Swazi-Canadian basketball coach (born 1980)

Jama George Mahlalela (born April 24, 1980) is a Swazi-Canadian basketball coach, currently an assistant coach for the Toronto Raptors of the National Basketball Association (NBA). Previously he has served as the head coach of Raptors 905 of the NBA G League and an assistant coach for the Golden State Warriors.

== Career ==
===University of British Columbia===
Mahlalela played basketball for the UBC Thunderbirds. He played for five years, served as a team captain, and helped the team win a Canada West title in 2003. Mahlalela graduated in 2004 with a Bachelor of Kinesiology degree from UBC and the Jama Mahlalela Award was created in his honour.

===Toronto Raptors (2013–2021)===
Mahlalela started with the Toronto Raptors in 2006 as a member of the community development staff, leading the Raptors Basketball Academy and various clinics throughout Canada. He was named director of basketball operations for NBA Asia in 2009 and oversaw the League's clinics, youth programs and elite-level development from his base in Hong Kong. Mahlalela began his tenure as an assistant coach in the 2013–14 NBA season.

On June 19, 2018, Mahlalela was named as the new head coach for the Raptors' affiliated Raptors 905 of the NBA G League.

On December 4, 2020, it was announced that Mahlalela had rejoined the Toronto Raptors coaching staff as an assistant behind head coach Nick Nurse.

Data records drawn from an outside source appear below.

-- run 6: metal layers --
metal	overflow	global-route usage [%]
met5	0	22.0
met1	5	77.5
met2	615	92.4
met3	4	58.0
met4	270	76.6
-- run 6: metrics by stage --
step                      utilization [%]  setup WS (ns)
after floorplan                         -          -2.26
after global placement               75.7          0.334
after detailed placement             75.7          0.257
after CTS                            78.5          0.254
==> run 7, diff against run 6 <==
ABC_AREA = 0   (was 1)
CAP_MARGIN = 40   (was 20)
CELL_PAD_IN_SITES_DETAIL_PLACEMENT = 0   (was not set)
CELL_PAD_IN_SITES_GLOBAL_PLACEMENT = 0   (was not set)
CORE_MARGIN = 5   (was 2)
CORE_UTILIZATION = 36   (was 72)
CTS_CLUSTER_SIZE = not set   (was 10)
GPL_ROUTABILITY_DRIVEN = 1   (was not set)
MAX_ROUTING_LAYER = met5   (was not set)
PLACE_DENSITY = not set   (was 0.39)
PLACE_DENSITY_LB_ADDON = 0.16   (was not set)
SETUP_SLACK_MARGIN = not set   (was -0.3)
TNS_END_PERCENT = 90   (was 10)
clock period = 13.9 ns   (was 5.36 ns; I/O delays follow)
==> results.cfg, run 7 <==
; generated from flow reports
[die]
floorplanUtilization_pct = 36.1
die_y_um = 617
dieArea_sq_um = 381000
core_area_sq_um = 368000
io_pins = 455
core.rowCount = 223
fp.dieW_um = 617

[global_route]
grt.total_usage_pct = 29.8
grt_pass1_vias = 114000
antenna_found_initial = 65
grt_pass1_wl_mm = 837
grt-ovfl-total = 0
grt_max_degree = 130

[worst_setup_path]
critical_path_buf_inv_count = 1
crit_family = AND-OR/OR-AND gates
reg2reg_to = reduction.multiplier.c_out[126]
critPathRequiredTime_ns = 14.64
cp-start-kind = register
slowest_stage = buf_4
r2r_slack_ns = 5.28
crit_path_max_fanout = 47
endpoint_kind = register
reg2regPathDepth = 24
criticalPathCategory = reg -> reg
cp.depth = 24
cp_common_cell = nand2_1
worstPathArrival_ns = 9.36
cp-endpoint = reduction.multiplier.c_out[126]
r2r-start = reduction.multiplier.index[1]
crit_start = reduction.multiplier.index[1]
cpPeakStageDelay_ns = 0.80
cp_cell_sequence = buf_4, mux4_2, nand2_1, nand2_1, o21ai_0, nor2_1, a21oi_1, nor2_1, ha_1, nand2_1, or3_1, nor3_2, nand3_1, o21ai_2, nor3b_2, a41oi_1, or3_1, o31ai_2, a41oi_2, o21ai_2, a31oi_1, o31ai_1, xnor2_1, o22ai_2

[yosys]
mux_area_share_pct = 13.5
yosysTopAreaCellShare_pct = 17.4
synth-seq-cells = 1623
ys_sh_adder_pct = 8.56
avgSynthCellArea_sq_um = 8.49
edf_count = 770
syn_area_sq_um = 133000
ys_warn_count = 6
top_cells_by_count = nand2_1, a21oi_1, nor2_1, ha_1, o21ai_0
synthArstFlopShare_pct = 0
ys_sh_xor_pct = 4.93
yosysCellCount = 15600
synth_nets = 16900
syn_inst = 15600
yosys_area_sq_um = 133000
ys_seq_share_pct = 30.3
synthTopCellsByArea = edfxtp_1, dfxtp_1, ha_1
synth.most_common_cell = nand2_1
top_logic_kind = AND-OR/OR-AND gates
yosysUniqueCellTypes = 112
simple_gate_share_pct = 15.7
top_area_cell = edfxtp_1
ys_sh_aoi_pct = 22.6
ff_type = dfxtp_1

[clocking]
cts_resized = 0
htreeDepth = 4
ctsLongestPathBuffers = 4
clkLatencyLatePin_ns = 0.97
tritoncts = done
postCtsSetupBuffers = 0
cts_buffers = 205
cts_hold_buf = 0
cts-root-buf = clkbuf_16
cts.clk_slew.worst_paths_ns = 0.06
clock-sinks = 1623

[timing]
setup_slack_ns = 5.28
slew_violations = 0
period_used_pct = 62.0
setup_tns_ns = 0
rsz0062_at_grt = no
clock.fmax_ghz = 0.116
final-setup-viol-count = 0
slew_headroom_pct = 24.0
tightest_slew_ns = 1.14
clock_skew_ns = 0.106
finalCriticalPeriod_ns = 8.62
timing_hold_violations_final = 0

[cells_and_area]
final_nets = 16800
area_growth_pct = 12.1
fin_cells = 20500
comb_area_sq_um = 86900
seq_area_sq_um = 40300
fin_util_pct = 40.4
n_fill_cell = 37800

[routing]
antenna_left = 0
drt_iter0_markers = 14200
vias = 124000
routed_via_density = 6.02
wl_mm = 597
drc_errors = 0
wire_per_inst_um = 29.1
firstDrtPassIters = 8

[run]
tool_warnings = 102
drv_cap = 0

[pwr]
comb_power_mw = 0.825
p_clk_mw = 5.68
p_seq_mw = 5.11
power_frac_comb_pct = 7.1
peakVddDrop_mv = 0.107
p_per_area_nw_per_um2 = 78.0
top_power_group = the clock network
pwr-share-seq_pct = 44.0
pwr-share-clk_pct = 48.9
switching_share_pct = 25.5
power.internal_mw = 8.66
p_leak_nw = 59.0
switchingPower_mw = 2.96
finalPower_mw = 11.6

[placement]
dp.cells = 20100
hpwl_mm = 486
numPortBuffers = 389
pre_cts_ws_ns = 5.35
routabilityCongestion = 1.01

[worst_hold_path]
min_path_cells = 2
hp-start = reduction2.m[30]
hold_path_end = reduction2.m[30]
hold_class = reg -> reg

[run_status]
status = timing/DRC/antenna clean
==> build 3: inputs <==
==> flow/design.v (excerpt) <==
module sig_16_hw #(parameter K=16,DWIDTH=32,EXPONENT_WIDTH=8, BIAS=8'd127)(input [DWIDTH-1:0] x_in,input clk,start,rst,output reg valid, output [DWIDTH-1:0] y_out);
Settings: LEC_CHECK=0, ABC_AREA=0, CAP_MARGIN=0, CORE_ASPECT_RATIO=0.72, CORE_MARGIN=2, CORE_UTILIZATION=33, CTS_CLUSTER_DIAMETER=191, GPL_ROUTABILITY_DRIVEN=1, GPL_TIMING_DRIVEN=1, HOLD_SLACK_MARGIN=0.07, MAX_ROUTING_LAYER=met5, MIN_ROUTING_LAYER=met2, PLACE_DENSITY_LB_ADDON=0.17, SLEW_MARGIN=20; clock period 10.0 ns.
run.sh (not shown) runs the stock make flow with config.mk's settings and CLKGATE_MAP_FILE=.
==> trial 9 (differences from build 3) <==
Settings changed: ABC_AREA 0 to 1, CAP_MARGIN 0 to 20, CORE_ASPECT_RATIO 0.72 to not set, CORE_UTILIZATION 33 to 68, CTS_CLUSTER_DIAMETER 191 to not set, GPL_ROUTABILITY_DRIVEN 1 to not set, GPL_TIMING_DRIVEN 1 to not set, HOLD_SLACK_MARGIN 0.07 to not set, MAX_ROUTING_LAYER met5 to not set, MIN_ROUTING_LAYER met2 to not set, PLACE_DENSITY_LB_ADDON 0.17 to not set, SETUP_SLACK_MARGIN set to 1.71.
==> flow/constraint.sdc (replaced) <==
create_clock -name core_clock -period 5.93 [get_ports {clk}]
set_input_delay 1.1860 -clock core_clock [delete_from_list [all_inputs] [get_ports {clk}]]
set_output_delay 1.1860 -clock core_clock [all_outputs]
set_load 0.01 [all_outputs]
==> trial 24 (differences from build 3) <==
Settings changed: CELL_PAD_IN_SITES_DETAIL_PLACEMENT set to 2, CELL_PAD_IN_SITES_GLOBAL_PLACEMENT set to 2, CORE_ASPECT_RATIO 0.72 to not set, CORE_UTILIZATION 33 to 52, CTS_CLUSTER_DIAMETER 191 to not set, CTS_CLUSTER_SIZE set to 61, GPL_ROUTABILITY_DRIVEN 1 to 0, GPL_TIMING_DRIVEN 1 to not set, HOLD_SLACK_MARGIN 0.07 to not set, MAX_ROUTING_LAYER met5 to met4, PLACE_DENSITY_LB_ADDON 0.17 to 0.24, SLEW_MARGIN 20 to 25, TNS_END_PERCENT set to 20.
==> flow_summary.toml <==
# implementation run metrics
[status]
status = "did not finish"
flow.stopped_at = "detailed placement (3_5_place_dp)"
error_message = "[ERROR DPL-0033] detailed placement checks failed during check placement."

[die]
die_w_um = 176.3
# the run above: trial 24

=== Golden State Warriors (2021–2023) ===
On August 13, 2021, the Golden State Warriors hired Mahlalela as an assistant coach and director of player development. In Mahlalela's first season, the Warriors won the 2022 NBA Finals against the Boston Celtics in 6 games.

=== Toronto Raptors (2023–present) ===
On June 15, 2023, it was announced Mahlalela would return to the Toronto Raptors as one of Darko Rajaković's top assistant coaches.

==Personal life==
Mahlalela ran many youth basketball organizations while he was with the Raptors. He has also worked for NBA Cares.